Khaled Mouzanar (born September 27, 1974) is a Lebanese music composer, songwriter, writer and film producer. He has composed music scores for several films, including After Shave, Caramel, Where Do We Go Now? and Capernaum (film). In 2008, he recorded Les Champs Arides, his first solo album as a singer and songwriter. His work is rooted in various genres, including classical, contemporary and folk music. His compositions are also influenced by Brazilian choro, Argentinian tango and oriental melodies.

==Career==
Mouzanar studied under Armenian-Lebanese composer Boghos Gelalian.

In the year 2000, he established his first label ‘Mooz Records’ through which he produced the majority of Beirut's underground music scene. Groups such as Soap Kills and The New Government were among these productions.

One of his first professional experiences in cinema took place in 2005 with After Shave – a short film directed by Hany Tamba. The film won in France the Cesar Award for Best Short Film in 2006.

In 2007, and while signing with the French independent record company Naïve Records, Mouzanar composed the score for Caramel – a feature film directed by Nadine Labaki whom he later married.
That same year, Mouzanar recorded his first solo album (in French) entitled Les Champs Arides. The album was co-produced with the English producer Ian Caple. It includes a duet with French singer Barbara Carlotti. The album was described by the French magazine L'Express as "Une nouvelle promesse frissonante et racée pour la chanson française" .

In 2008, he won the UCMF (Union des Compositeurs de Musique de Film) Award for Best Music for the soundtrack of Caramel at the Cannes Film Festival.

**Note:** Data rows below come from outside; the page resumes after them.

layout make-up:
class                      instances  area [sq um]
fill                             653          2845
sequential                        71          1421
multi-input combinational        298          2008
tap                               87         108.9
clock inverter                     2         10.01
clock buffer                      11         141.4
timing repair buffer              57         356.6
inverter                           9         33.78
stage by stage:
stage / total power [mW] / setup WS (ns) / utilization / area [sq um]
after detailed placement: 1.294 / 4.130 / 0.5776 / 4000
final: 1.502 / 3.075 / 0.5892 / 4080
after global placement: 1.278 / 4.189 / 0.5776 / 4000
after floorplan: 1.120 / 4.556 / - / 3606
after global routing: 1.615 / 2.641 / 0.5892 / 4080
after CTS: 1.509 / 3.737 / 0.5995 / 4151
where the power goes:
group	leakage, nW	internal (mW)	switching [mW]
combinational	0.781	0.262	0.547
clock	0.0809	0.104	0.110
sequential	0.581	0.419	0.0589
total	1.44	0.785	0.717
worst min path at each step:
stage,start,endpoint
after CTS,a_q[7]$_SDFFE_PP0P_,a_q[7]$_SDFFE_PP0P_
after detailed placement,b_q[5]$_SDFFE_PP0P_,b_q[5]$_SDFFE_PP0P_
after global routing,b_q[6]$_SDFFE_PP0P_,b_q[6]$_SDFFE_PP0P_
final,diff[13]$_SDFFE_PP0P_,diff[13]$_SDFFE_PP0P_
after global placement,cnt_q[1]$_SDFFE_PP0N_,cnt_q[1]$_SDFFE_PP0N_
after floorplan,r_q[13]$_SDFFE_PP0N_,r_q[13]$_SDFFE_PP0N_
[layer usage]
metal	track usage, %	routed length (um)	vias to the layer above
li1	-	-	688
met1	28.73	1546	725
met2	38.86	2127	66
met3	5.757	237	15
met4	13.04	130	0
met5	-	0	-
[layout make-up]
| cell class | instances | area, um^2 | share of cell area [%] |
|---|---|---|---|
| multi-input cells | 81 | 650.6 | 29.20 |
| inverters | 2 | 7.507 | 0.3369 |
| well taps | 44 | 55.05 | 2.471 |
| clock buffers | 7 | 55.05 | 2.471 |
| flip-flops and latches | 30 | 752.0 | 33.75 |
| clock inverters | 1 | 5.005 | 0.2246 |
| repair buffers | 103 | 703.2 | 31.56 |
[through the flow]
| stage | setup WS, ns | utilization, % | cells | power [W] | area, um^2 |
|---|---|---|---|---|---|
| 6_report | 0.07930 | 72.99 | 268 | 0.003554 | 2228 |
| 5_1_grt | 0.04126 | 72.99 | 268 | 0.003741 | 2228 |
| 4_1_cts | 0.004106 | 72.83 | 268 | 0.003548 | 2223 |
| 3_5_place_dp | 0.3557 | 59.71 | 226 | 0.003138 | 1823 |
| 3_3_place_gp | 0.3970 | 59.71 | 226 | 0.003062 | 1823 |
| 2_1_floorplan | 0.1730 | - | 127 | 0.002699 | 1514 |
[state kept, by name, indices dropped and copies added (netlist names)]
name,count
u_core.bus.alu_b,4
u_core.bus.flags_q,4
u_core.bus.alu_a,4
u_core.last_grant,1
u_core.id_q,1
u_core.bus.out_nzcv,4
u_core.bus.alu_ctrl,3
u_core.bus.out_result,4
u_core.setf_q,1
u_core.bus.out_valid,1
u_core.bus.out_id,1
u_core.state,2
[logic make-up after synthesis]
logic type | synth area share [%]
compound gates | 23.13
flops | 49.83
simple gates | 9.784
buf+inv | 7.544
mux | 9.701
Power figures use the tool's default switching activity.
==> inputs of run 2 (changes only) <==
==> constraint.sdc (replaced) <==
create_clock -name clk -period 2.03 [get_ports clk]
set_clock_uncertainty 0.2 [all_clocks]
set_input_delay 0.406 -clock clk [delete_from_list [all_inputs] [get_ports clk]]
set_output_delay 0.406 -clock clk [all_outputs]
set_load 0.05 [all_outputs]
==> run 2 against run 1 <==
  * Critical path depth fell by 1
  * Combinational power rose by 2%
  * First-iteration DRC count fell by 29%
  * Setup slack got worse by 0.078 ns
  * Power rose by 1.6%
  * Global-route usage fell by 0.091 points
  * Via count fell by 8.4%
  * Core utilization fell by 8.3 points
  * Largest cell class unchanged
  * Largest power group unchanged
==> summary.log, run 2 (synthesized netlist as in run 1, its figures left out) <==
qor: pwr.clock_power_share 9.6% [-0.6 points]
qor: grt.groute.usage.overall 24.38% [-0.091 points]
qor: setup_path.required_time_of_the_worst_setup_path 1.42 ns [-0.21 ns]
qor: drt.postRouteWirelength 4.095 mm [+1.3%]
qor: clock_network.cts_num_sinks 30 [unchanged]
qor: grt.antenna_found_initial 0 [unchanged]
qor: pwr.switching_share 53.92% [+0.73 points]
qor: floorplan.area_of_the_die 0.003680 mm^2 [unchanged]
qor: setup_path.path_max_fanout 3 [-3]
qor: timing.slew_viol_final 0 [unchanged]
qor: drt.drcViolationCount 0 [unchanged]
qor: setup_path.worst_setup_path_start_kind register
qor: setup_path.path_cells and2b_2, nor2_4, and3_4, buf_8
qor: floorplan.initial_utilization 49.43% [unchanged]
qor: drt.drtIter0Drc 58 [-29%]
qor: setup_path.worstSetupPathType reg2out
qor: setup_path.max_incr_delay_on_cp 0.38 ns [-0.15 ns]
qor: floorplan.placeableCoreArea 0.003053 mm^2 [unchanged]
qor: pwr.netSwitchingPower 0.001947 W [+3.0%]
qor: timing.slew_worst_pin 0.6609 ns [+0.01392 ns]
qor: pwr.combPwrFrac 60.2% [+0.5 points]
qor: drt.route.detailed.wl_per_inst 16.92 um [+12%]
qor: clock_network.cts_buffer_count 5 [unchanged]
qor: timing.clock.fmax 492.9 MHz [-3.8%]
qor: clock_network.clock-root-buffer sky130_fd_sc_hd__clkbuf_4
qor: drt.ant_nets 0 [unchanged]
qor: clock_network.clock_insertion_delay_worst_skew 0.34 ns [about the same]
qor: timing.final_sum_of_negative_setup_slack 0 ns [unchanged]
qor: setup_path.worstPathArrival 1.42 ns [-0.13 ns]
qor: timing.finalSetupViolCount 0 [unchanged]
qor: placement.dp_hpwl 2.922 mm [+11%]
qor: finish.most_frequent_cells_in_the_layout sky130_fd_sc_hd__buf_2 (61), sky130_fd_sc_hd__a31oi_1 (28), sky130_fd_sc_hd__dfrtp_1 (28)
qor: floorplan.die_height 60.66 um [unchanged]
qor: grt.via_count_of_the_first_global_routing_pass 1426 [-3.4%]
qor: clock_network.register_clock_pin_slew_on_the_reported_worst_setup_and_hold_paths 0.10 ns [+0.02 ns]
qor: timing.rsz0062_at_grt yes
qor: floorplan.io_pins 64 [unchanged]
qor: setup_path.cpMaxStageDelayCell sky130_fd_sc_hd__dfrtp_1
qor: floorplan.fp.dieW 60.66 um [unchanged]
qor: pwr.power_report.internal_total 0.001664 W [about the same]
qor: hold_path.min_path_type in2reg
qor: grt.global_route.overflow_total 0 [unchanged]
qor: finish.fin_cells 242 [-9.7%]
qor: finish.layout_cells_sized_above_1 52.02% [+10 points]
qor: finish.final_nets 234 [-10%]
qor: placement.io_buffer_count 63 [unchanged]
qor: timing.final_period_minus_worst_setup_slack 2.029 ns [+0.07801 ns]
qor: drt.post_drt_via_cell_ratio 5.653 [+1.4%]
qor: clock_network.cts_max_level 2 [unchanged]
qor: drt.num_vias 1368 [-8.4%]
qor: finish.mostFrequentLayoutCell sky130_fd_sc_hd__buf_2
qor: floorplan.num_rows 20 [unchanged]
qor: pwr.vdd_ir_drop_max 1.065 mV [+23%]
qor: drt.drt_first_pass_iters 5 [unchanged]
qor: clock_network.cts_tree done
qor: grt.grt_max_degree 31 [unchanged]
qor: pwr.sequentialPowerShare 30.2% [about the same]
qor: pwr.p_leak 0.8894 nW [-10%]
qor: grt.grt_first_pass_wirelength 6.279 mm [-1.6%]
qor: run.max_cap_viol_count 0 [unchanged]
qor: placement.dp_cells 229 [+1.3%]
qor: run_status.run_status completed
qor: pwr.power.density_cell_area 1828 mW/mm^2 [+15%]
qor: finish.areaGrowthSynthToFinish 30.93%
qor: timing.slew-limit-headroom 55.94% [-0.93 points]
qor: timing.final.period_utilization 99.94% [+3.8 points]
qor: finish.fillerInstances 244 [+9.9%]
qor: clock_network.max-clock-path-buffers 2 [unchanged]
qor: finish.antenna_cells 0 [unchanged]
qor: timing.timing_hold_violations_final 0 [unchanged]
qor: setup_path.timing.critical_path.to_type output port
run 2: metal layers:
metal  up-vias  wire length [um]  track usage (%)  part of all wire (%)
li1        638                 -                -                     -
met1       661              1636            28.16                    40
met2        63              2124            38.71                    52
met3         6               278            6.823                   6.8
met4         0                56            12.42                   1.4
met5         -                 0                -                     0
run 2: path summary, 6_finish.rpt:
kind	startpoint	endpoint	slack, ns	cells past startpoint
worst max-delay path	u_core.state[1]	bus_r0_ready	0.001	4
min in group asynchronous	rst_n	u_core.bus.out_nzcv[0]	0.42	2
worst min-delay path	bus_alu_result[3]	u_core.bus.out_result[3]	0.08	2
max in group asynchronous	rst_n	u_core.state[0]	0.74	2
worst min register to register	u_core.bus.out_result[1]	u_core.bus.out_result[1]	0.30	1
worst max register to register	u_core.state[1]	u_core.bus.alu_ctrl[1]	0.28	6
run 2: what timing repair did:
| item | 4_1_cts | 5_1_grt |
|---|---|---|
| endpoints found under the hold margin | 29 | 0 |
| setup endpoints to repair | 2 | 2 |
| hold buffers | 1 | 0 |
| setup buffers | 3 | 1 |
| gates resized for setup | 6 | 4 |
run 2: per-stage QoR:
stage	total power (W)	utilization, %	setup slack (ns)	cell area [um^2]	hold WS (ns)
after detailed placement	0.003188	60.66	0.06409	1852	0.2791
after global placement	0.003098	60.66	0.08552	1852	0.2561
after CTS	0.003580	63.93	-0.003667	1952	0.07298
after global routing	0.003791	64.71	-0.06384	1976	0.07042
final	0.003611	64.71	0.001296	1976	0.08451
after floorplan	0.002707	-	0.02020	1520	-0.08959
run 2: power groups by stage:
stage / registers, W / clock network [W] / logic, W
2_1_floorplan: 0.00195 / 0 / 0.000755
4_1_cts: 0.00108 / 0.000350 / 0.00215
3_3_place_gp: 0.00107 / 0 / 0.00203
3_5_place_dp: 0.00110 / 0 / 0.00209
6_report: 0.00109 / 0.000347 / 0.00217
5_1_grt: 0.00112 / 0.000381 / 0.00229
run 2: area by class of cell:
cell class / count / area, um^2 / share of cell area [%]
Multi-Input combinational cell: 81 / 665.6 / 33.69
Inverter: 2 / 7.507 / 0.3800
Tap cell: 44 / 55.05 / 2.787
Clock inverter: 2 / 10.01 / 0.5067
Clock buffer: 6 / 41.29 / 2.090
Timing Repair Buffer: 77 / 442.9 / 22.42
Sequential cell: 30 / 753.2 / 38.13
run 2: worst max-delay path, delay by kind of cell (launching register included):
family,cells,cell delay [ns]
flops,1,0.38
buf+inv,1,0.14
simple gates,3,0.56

In 2009, he composed the music for the opening ceremony of the 2009 Jeux de la Francophonie, which was viewed by 60 million spectators all over the world. French choreographer Daniel Charpentier directed the show.

In 2010, while writing for different artists such as Natacha Atlas, Mouzanar composed the music score for the film Where Do We Go Now? directed by Nadine Labaki, for which he won the award for Best Music at the 2011 Stockholm International Film Festival.

In 2014 he scored the soundtrack of the film Rio, I Love You (Portuguese: Rio, Eu Te Amo) and co-wrote the segment directed by Nadine Labaki.

In 2017 he produced, co-wrote the scenario and composed the music of Nadine Labaki’s feature film Capernaum (film).
The film won the Jury Prize in Cannes Films Festival 2018, and was nominated at the Cesar Awards, The Golden Globes and the Academy Awards (The Oscars) for Best Foreign Film.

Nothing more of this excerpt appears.